EXERCISE => Pull every line with the word "family" out of the entries below.

Stored items =>
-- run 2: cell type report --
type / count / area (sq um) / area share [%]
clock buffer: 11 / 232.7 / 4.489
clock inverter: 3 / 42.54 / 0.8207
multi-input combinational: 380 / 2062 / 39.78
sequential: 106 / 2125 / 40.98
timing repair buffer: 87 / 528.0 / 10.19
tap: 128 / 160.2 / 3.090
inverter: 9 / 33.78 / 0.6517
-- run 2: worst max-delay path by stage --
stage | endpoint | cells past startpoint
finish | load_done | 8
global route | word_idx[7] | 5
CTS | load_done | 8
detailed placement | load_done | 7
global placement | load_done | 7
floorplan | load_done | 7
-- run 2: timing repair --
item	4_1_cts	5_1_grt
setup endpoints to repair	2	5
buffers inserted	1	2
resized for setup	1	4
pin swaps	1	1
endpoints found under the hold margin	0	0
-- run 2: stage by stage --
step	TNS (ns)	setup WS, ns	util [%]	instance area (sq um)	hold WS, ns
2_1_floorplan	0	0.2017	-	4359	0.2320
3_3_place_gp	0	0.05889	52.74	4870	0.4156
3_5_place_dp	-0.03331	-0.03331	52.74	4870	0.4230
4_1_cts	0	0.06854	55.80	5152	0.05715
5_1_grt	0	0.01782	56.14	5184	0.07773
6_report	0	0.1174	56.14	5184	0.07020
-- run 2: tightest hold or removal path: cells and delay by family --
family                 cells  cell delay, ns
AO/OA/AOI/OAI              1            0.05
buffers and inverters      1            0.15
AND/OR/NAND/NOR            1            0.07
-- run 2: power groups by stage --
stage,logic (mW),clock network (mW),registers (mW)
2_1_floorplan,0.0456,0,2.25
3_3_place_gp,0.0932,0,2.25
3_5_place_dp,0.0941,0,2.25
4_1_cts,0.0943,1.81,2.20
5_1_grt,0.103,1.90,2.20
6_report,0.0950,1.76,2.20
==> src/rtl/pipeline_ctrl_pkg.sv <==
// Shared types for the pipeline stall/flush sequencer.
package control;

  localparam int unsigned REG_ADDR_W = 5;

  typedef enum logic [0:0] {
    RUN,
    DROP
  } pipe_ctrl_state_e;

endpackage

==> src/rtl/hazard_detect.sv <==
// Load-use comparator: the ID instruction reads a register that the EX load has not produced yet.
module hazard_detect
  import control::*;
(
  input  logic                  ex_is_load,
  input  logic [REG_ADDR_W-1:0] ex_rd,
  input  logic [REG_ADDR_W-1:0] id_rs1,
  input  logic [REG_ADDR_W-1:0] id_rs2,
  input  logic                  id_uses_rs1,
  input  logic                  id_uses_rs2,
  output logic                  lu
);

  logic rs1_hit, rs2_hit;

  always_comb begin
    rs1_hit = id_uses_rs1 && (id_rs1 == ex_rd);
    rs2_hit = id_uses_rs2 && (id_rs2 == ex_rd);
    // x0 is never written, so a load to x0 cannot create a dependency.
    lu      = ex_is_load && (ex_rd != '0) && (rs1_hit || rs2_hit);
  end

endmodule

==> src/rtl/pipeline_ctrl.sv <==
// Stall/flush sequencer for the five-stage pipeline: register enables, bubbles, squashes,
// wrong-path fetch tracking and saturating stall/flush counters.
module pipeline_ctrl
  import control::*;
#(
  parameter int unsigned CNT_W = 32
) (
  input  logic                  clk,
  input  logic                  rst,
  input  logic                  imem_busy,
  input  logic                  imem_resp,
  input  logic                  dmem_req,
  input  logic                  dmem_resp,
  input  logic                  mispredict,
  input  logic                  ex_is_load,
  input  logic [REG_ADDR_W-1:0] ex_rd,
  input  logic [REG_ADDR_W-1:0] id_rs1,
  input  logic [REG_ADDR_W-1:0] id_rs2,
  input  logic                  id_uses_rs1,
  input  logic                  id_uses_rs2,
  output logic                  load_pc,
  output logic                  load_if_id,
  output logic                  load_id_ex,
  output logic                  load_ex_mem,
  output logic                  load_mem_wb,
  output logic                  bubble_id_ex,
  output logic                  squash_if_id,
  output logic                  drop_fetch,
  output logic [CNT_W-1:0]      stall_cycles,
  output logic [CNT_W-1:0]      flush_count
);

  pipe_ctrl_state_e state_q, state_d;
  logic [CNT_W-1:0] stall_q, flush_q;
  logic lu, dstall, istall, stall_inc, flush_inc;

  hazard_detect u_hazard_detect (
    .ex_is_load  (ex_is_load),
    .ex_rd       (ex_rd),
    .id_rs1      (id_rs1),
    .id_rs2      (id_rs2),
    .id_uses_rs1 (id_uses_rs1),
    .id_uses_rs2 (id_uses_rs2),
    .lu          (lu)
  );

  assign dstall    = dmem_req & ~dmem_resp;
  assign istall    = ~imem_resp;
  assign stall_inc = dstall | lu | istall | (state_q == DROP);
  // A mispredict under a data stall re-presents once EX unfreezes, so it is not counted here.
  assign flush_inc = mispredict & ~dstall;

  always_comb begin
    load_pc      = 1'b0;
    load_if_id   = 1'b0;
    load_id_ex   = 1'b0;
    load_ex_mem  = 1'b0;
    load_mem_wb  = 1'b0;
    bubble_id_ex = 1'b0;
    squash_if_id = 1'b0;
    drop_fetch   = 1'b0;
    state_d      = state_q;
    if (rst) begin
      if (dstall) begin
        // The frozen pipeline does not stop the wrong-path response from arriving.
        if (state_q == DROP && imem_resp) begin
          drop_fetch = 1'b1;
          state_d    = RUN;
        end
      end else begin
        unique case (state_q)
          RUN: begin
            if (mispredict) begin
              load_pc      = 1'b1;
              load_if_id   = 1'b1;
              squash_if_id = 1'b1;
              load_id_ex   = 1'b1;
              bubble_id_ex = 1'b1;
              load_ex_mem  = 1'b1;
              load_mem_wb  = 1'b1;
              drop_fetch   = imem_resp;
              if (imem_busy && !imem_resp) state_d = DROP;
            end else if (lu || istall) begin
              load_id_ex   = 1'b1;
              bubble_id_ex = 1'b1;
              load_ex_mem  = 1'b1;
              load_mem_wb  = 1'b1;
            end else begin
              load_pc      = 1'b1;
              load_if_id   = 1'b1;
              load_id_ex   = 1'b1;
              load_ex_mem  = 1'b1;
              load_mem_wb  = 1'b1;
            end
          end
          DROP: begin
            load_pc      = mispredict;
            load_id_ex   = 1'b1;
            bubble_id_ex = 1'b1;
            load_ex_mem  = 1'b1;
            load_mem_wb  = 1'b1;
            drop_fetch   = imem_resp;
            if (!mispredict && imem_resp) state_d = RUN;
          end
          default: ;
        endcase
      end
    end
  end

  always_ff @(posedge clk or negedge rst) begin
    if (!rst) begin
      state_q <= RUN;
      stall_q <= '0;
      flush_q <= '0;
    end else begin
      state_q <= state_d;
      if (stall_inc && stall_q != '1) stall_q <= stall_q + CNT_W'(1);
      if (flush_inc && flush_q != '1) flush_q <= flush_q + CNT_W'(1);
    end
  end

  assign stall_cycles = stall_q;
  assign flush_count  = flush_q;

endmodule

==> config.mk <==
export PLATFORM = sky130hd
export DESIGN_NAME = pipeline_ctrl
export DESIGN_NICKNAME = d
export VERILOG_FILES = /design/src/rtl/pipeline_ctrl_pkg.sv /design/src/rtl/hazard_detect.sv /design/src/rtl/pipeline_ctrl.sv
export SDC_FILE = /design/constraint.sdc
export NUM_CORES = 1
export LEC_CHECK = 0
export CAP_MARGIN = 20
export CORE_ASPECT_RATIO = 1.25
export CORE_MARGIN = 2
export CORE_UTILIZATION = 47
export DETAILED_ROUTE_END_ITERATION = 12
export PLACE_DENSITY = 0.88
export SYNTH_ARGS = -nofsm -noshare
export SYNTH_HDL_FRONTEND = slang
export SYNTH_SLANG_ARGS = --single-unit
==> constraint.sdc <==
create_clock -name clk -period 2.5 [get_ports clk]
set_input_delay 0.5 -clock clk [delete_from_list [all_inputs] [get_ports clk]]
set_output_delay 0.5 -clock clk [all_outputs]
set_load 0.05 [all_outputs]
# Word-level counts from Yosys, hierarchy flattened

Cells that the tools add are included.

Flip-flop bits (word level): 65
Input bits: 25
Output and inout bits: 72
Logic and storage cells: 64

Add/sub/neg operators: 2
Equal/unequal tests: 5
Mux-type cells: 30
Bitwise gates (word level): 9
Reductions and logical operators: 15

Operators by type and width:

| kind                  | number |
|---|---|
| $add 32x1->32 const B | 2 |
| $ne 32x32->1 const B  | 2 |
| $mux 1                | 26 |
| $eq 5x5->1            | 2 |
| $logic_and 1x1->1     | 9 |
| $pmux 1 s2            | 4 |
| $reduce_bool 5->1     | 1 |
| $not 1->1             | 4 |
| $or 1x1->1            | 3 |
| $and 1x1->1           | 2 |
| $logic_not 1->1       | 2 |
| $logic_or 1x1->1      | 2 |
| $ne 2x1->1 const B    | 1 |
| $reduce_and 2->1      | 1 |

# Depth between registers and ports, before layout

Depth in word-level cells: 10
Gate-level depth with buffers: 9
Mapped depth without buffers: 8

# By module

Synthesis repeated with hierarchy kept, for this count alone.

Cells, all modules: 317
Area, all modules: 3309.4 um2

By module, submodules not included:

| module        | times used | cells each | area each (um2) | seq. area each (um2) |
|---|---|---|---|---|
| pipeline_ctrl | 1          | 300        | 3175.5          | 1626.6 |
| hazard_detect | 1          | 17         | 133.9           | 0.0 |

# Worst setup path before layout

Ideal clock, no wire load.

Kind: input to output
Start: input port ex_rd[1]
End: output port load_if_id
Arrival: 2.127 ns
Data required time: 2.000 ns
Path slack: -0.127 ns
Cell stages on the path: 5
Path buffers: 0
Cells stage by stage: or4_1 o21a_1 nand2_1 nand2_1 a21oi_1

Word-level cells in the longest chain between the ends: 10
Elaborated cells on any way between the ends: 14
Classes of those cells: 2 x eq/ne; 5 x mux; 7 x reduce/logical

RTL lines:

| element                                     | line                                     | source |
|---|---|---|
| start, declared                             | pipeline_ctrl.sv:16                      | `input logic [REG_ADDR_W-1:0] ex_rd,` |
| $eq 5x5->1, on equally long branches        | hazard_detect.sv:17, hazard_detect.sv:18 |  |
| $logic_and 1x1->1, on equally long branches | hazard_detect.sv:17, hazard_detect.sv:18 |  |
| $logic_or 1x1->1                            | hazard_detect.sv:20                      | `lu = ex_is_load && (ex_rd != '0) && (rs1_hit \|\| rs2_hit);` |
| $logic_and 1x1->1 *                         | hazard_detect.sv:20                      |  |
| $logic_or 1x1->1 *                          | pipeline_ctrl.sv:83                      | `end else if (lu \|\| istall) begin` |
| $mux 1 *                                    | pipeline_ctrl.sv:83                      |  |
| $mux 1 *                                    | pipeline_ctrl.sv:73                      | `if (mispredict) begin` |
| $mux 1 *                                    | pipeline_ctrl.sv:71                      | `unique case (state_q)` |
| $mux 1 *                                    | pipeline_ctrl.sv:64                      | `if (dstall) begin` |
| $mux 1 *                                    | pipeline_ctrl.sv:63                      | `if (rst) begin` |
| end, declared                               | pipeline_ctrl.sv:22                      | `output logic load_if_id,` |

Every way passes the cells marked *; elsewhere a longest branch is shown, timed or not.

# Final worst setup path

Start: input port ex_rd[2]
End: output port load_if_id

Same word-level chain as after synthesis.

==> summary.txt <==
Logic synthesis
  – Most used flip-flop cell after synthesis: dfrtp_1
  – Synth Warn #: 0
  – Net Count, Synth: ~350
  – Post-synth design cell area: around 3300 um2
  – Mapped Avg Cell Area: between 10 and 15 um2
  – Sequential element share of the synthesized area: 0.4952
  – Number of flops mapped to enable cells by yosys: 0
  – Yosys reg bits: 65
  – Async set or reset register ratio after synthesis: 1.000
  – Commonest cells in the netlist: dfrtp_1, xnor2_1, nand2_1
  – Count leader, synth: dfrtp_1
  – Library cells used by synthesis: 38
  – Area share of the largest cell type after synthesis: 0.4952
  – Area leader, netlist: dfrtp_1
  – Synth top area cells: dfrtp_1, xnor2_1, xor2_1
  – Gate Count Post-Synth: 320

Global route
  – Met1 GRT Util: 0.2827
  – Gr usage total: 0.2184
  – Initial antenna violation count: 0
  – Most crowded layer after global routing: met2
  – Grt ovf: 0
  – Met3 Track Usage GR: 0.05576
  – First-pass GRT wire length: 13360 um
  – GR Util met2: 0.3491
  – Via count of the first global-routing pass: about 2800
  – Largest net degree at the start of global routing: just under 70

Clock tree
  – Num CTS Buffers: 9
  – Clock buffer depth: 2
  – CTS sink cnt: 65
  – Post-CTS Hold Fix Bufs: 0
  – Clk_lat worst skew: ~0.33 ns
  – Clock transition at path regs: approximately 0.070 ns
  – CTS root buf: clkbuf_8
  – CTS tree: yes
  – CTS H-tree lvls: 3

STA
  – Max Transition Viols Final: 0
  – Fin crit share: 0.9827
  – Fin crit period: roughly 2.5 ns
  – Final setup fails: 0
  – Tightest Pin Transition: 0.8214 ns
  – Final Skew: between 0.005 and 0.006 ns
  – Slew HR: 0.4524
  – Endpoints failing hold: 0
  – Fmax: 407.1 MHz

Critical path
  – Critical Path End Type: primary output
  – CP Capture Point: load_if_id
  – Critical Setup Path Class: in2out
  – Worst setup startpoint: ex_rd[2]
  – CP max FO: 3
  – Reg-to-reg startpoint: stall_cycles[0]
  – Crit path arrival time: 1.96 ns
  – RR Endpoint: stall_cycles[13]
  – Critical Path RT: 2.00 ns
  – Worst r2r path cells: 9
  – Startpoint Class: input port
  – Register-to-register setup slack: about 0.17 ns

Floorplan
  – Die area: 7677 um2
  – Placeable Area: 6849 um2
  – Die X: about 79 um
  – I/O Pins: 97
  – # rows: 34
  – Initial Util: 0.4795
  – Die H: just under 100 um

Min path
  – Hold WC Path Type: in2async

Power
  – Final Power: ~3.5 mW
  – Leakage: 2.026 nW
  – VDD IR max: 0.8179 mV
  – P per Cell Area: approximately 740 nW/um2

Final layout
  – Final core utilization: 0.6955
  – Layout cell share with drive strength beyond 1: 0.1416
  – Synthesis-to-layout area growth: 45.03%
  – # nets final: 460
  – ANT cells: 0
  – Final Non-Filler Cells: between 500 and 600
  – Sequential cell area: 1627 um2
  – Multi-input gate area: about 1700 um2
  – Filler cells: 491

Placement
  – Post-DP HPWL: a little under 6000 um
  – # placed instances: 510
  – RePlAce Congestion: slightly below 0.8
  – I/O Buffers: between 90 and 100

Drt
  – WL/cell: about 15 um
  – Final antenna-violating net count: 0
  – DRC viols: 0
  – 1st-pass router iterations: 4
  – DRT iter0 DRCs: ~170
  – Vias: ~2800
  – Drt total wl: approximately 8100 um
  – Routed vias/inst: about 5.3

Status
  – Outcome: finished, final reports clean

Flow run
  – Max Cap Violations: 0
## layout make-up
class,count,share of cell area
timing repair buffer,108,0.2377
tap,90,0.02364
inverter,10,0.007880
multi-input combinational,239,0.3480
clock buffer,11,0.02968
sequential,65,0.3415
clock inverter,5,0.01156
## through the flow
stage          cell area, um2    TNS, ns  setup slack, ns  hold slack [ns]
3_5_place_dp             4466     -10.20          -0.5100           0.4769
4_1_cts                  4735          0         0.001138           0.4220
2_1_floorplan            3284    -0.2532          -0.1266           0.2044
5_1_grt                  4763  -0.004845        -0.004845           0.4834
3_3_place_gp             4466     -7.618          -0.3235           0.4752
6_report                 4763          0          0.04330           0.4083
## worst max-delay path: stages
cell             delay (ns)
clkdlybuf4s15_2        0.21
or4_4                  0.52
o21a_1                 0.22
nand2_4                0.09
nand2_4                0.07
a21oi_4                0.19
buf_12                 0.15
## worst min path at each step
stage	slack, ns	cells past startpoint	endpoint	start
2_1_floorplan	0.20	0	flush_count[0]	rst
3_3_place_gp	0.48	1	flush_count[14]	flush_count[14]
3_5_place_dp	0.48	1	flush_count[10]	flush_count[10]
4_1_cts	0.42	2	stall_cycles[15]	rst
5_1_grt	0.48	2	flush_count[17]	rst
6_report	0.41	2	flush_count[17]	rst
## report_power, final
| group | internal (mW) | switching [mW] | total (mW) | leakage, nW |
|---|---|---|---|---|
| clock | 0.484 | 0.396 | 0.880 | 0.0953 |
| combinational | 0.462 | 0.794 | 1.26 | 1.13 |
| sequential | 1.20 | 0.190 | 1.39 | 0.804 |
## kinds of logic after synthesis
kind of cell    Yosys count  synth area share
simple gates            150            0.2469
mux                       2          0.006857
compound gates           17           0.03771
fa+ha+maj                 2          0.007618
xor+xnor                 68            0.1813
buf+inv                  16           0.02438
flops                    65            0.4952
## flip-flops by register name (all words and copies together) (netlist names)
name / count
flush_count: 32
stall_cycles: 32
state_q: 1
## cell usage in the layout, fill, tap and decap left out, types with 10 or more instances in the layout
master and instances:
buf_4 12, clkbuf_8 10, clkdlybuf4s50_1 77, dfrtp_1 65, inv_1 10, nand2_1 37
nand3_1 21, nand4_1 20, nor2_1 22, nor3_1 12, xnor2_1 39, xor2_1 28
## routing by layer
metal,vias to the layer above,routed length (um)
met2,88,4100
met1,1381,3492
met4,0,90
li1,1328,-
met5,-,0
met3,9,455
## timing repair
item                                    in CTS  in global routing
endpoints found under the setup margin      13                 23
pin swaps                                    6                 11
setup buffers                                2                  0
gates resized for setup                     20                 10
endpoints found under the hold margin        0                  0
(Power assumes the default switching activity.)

RESPONSE TO THE TASK =>
-- run 2: tightest hold or removal path: cells and delay by family --
family                 cells  cell delay, ns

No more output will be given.